Scans running out of memory

Hi hail team,

I’m running this code on the full exome:

def calculate_exp_per_base(
    context_ht: hl.Table,
    groupings: List[str] = [
        "context",
        "ref",
        "alt",
        "cpg",
        "methylation_level",
        "mu_snp",
        "transcript",
        "exome_coverage",
    ],
) -> hl.Table:
    """
    Returns table with expected variant counts annotated per base. 

    Expected variants count is mutation rate per SNP adjusted by location in the genome/CpG status (plateau model) and coverage (coverage model).

    .. note::
        Expects:
        - context_ht is annotated with all of the fields in `groupings` and that the names match exactly.
            That means the HT should have context, ref, alt, CpG status, methylation level, mutation rate (`mu_snp`), 
            transcript, and coverage (`exome_coverage`) if using the default value for `groupings`.
        - context_ht contains coverage and plateau models in its global annotations (`coverage_model`, `plateau_models`).

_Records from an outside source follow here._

$ cat src/rtl/rr_arb_mux_if.sv
// Handshake bundle for rr_arb_mux: N valid/ready request channels in, one registered stream out.
interface rr_arb_mux_if #(
  parameter int DW = 32,
  parameter int NI = 4
);
  localparam int SW = $clog2(NI);

  logic [NI-1:0]    in_valid;
  logic [NI-1:0]    in_ready;
  logic [NI*DW-1:0] in_data;
  logic             out_valid;
  logic             out_ready;
  logic [DW-1:0]    out_data;
  logic [SW-1:0]    out_src;

  modport slave (
    input  in_valid, in_data, out_ready,
    output in_ready, out_valid, out_data, out_src
  );

  modport master (
    output in_valid, in_data, out_ready,
    input  in_ready, out_valid, out_data, out_src
  );
endinterface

    :param hl.Table context_ht: Context Table.
    :param List[str] groupings: List of Table fields used to group Table to adjust mutation rate. 
        Table must be annotated with these fields. Default fields are context, ref, alt, cpg, methylation level, mu_snp, transcript, and exome_coverage.
    :return: Table grouped by transcript with expected variant counts per transcript.
    :rtype: hl.Table
    """
    logger.info(f"Annotating HT with groupings: {groupings}...")
    context_ht = context_ht.annotate(variant=(context_ht.row.select(*groupings)))

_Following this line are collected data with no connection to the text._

`config.mk`:
```
export PLATFORM = sky130hd
export DESIGN_NAME = program_loader
export DESIGN_NICKNAME = d
export VERILOG_FILES = /design/src/rtl/loader_pkg.sv /design/src/rtl/uart_rx.sv /design/src/rtl/program_loader.sv
export SDC_FILE = /design/constraint.sdc
export NUM_CORES = 1
export LEC_CHECK = 0
export CAP_MARGIN = 20
export CORE_AREA = 8 8 109 111
export DETAILED_ROUTE_END_ITERATION = 16
export DIE_AREA = 0 0 117 119
export PLACE_DENSITY = 0.77
export SYNTH_ARGS = -nofsm -noshare
export SYNTH_HDL_FRONTEND = slang
export SYNTH_SLANG_ARGS = --single-unit
```
`constraint.sdc`:
```
create_clock -name clk -period 5.8 [get_ports clk]
set_input_delay 0.87 -clock clk [delete_from_list [all_inputs] [get_ports clk]]
set_output_delay 0.87 -clock clk [all_outputs]
set_load 0.02 [all_outputs]
```
`src/rtl/loader_pkg.sv`:
```
// Shared types for the boot-time program loader: frame FSM states, UART receiver states
// and the frame sync byte.
package loader_pkg;

  typedef enum logic [2:0] {
    WAIT_SYNC,
    LEN_HI,
    LEN_LO,
    DATA_HI,
    DATA_LO,
    CHECK,
    DONE,
    ERROR
  } loader_state_t;

  typedef enum logic [1:0] {
    RX_IDLE,
    RX_START,
    RX_DATA,
    RX_STOP
  } rx_state_t;

  localparam logic [7:0] SyncByte = 8'hA5;

endpackage

```
`src/rtl/uart_rx.sv`:
```
// 8N1 UART receiver: 2-flop synchroniser, mid-bit sampling, false-start rejection,
// one-cycle rxValid / rxFrameErr pulses at the stop-bit sample.
module uart_rx
  import loader_pkg::*;
#(
  parameter int ClksPerBit = 434
) (
  input  logic       clk,
  input  logic       rstN,
  input  logic       rx,
  output logic       rxValid,
  output logic       rxFrameErr,
  output logic [7:0] rxData
);

  localparam int CntW = $clog2(ClksPerBit);
  localparam logic [CntW-1:0] HalfLast = CntW'(ClksPerBit / 2 - 1);
  localparam logic [CntW-1:0] FullLast = CntW'(ClksPerBit - 1);

  rx_state_t       state_q, state_d;
  logic [1:0]      sync_q;
  logic            prev_q;
  logic [CntW-1:0] cnt_q, cnt_d;
  logic [2:0]      bit_q, bit_d;
  logic [7:0]      shift_q, shift_d;
  logic            valid_q, valid_d;
  logic            ferr_q, ferr_d;
  logic            rx_s;

  assign rx_s = sync_q[1];

  // NOTE: sequential state uses non-blocking assignments only; the synchroniser resets to
  // the idle-high line level so reset release never looks like a start bit.
  always_ff @(posedge clk or negedge rstN) begin
    if (!rstN) begin
      sync_q  <= 2'b11;
      prev_q  <= 1'b1;
      state_q <= RX_IDLE;
      cnt_q   <= '0;
      bit_q   <= '0;
      shift_q <= '0;
      valid_q <= 1'b0;
      ferr_q  <= 1'b0;
    end else begin
      sync_q  <= {sync_q[0], rx};
      prev_q  <= rx_s;
      state_q <= state_d;
      cnt_q   <= cnt_d;
      bit_q   <= bit_d;
      shift_q <= shift_d;
      valid_q <= valid_d;
      ferr_q  <= ferr_d;
    end
  end

  // NOTE: every always_comb output gets a default first so no latch can be inferred.
  always_comb begin
    state_d = state_q;
    cnt_d   = cnt_q;
    bit_d   = bit_q;
    shift_d = shift_q;
    valid_d = 1'b0;
    ferr_d  = 1'b0;
    unique case (state_q)
      RX_IDLE: begin
        if (prev_q && !rx_s) begin
          state_d = RX_START;
          cnt_d   = '0;
        end
      end
      RX_START: begin
        if (cnt_q == HalfLast) begin
          cnt_d = '0;
          bit_d = '0;
          state_d = rx_s ? RX_IDLE : RX_DATA;
        end else begin
          cnt_d = cnt_q + 1'b1;
        end
      end
      RX_DATA: begin
        if (cnt_q == FullLast) begin
          cnt_d   = '0;
          shift_d = {rx_s, shift_q[7:1]};
          if (bit_q == 3'd7) state_d = RX_STOP;
          else               bit_d   = bit_q + 3'd1;
        end else begin
          cnt_d = cnt_q + 1'b1;
        end
      end
      RX_STOP: begin
        if (cnt_q == FullLast) begin
          cnt_d   = '0;
          state_d = RX_IDLE;
          valid_d = rx_s;
          ferr_d  = !rx_s;
        end else begin
          cnt_d = cnt_q + 1'b1;
        end
      end
      default: state_d = RX_IDLE;
    endcase
  end

  assign rxValid    = valid_q;
  assign rxFrameErr = ferr_q;
  assign rxData     = shift_q;

endmodule

```
`src/rtl/program_loader.sv`:
```
// Boot loader: parses A5/LEN/data/CHK frames from the UART and writes big-endian 16-bit words
// into instruction memory, holding the CPU in reset until a frame verifies.
module program_loader
  import loader_pkg::*;
#(
  parameter int ClksPerBit = 434,
  parameter int AddrWidth  = 16,
  parameter int Depth      = 8192
) (
  input  logic                 clk,
  input  logic                 rstN,
  input  logic                 uartRx,
  output logic                 imemWriteEnable,
  output logic [AddrWidth-1:0] imemWriteAddr,
  output logic [15:0]          imemWriteData,
  output logic                 cpuHold,
  output logic                 loadDone,
  output logic                 loadError,
  output logic [AddrWidth-1:0] wordCount
);

  localparam logic [16:0] DepthLimit = 17'(Depth);

  logic       rx_valid;
  logic       rx_frame_err;
  logic [7:0] rx_data;

  uart_rx #(.ClksPerBit(ClksPerBit)) u_uart_rx (
    .clk       (clk),
    .rstN      (rstN),
    .rx        (uartRx),
    .rxValid   (rx_valid),
    .rxFrameErr(rx_frame_err),
    .rxData    (rx_data)
  );

  loader_state_t        state_q, state_d;
  logic [15:0]          len_q, len_d;
  logic [7:0]           hi_q, hi_d;
  logic [7:0]           chk_q, chk_d;
  logic [AddrWidth-1:0] word_q, word_d;
  logic [AddrWidth-1:0] word_inc;
  logic [15:0]          data_q, data_d;
  logic [15:0]          new_len;
  logic                 we_q, we_d;
  logic                 done_q, err_q, hold_q;

  always_ff @(posedge clk or negedge rstN) begin
    if (!rstN) begin
      state_q <= WAIT_SYNC;
      len_q   <= '0;
      hi_q    <= '0;
      chk_q   <= '0;
      word_q  <= '0;
      data_q  <= '0;
      we_q    <= 1'b0;
      done_q  <= 1'b0;
      err_q   <= 1'b0;
      hold_q  <= 1'b1;
    end else begin
      state_q <= state_d;
      len_q   <= len_d;
      hi_q    <= hi_d;
      chk_q   <= chk_d;
      word_q  <= word_d;
      data_q  <= data_d;
      we_q    <= we_d;
      done_q  <= (state_d == DONE);
      err_q   <= (state_d == ERROR);
      hold_q  <= (state_d != DONE);
    end
  end

  assign word_inc = word_q + 1'b1;
  assign new_len  = {len_q[15:8], rx_data};

  always_comb begin
    state_d = state_q;
    len_d   = len_q;
    hi_d    = hi_q;
    chk_d   = chk_q;
    word_d  = word_q;
    data_d  = data_q;
    we_d    = 1'b0;
    unique case (state_q)
      WAIT_SYNC, DONE, ERROR: begin
        if (rx_valid && rx_data == SyncByte) begin
          state_d = LEN_HI;
          chk_d   = '0;
        end
      end
      LEN_HI: begin
        if (rx_valid) begin
          len_d[15:8] = rx_data;
          chk_d       = chk_q ^ rx_data;
          state_d     = LEN_LO;
        end
      end
      LEN_LO: begin
        if (rx_valid) begin
          len_d = new_len;
          chk_d = chk_q ^ rx_data;
          if ({1'b0, new_len} > DepthLimit) begin
            state_d = ERROR;
          end else begin
            word_d  = '0;
            state_d = (new_len == 16'd0) ? CHECK : DATA_HI;
          end
        end
      end
      DATA_HI: begin
        if (rx_valid) begin
          hi_d    = rx_data;
          chk_d   = chk_q ^ rx_data;
          state_d = DATA_LO;
        end
      end
      DATA_LO: begin
        // The strobe cycle is followed by the address bump, so a strobe never repeats.
        if (we_q) begin
          word_d  = word_inc;
          state_d = (32'(word_inc) == 32'(len_q)) ? CHECK : DATA_HI;
        end else if (rx_valid) begin
          we_d   = 1'b1;
          data_d = {hi_q, rx_data};
          chk_d  = chk_q ^ rx_data;
        end
      end
      CHECK: begin
        if (rx_valid) state_d = (rx_data == chk_q) ? DONE : ERROR;
      end
      default: state_d = WAIT_SYNC;
    endcase

    if (rx_frame_err && !(state_q inside {WAIT_SYNC, DONE, ERROR})) begin
      state_d = ERROR;
      we_d    = 1'b0;
    end
  end

  assign imemWriteEnable = we_q;
  assign imemWriteAddr   = word_q;
  assign imemWriteData   = data_q;
  assign cpuHold         = hold_q;
  assign loadDone        = done_q;
  assign loadError       = err_q;
  assign wordCount       = word_q;

endmodule

```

    logger.info("Getting cumulative aggregated mutation rate per variant...")
    context_ht = context_ht.annotate(
        mu_agg=hl.scan.group_by(
            context_ht.variant,
            hl.struct(
                # Use scan sum here because this annotation stores the cumulative mutation rate for
                # each context/ref/alt/methylation level
                mu_agg=hl.scan.sum(context_ht.variant.mu_snp),
                # Need _prev_nonnull to get the correct cpg and exome coverage for each scanned variant
                # Without this, the scan pulls the values from the current line, NOT the previous line
                cpg=hl.scan._prev_nonnull(context_ht.variant.cpg),
                coverage_correction=get_coverage_correction_expr(
                    hl.scan._prev_nonnull(context_ht.variant.exome_coverage),
                    context_ht.coverage_model,
                ),
            ),
        )
    )

    logger.info("Adjusting mutation rate using plateau and coverage models...")
    model = get_plateau_model(
        context_ht.locus, context_ht.cpg, context_ht.globals, include_cpg=True
    )
    context_ht = context_ht.annotate(
        mu=context_ht.mu_agg.map_values(lambda x: (x.mu_agg) * x.coverage_correction),
        all_exp=context_ht.mu_agg.map_values(
            lambda x: (x.mu_agg * model[x.cpg][1] + model[x.cpg][0])
            * x.coverage_correction
        ),
    )

    logger.info("Aggregating proportion of expected variants per site and returning...")
    context_ht = context_ht.annotate(
        transcript_exp_keys=context_ht.all_exp.keys().filter(
            lambda x: x.transcript == context_ht.transcript
        )
    )
    context_ht = context_ht.annotate(
        transcript_exp=hl.map(
            lambda x: context_ht.all_exp.get(x), context_ht.transcript_exp_keys
        )
    )
    return context_ht.annotate(cumulative_exp=hl.sum(context_ht.transcript_exp)).select(
        "cumulative_exp", "mu"
    )

and am running into this error:

# There is insufficient memory for the Java Runtime Environment to continue.
# Native memory allocation (mmap) failed to map 2729967616 bytes for committing reserved memory.
# An error report file with more information is saved as:
# /tmp/08573378253f479a862fbc3119ba0d6d/hs_err_pid13698.log

Unfortunately, the log didn’t copy to a separate bucket before the cluster shut down. I was using 120 non-preemptible highmem 8 workers (boot disk size: 100). Do you have any suggestions for how to fix this? I’m trying to run this before the conference next week

For some context (heh), this is a huge job - it’s a scan down 9B rows, though sparse - “only” 180M rows have any data in them. The group_by variant (not actually every variant but context/ref/alt/etc which can have about ~100 keys per transcript, and obviously there’s lots of transcripts) will probably result in lots of keys. My current suspicion is that by the bottom of the table, you’ve got lots of data in this scan, most of which is not used anymore - once we’re out of a given transcript, it would be ideal to “clear” the data in this but obviously that’s not possible here. Any ideas how to optimize this?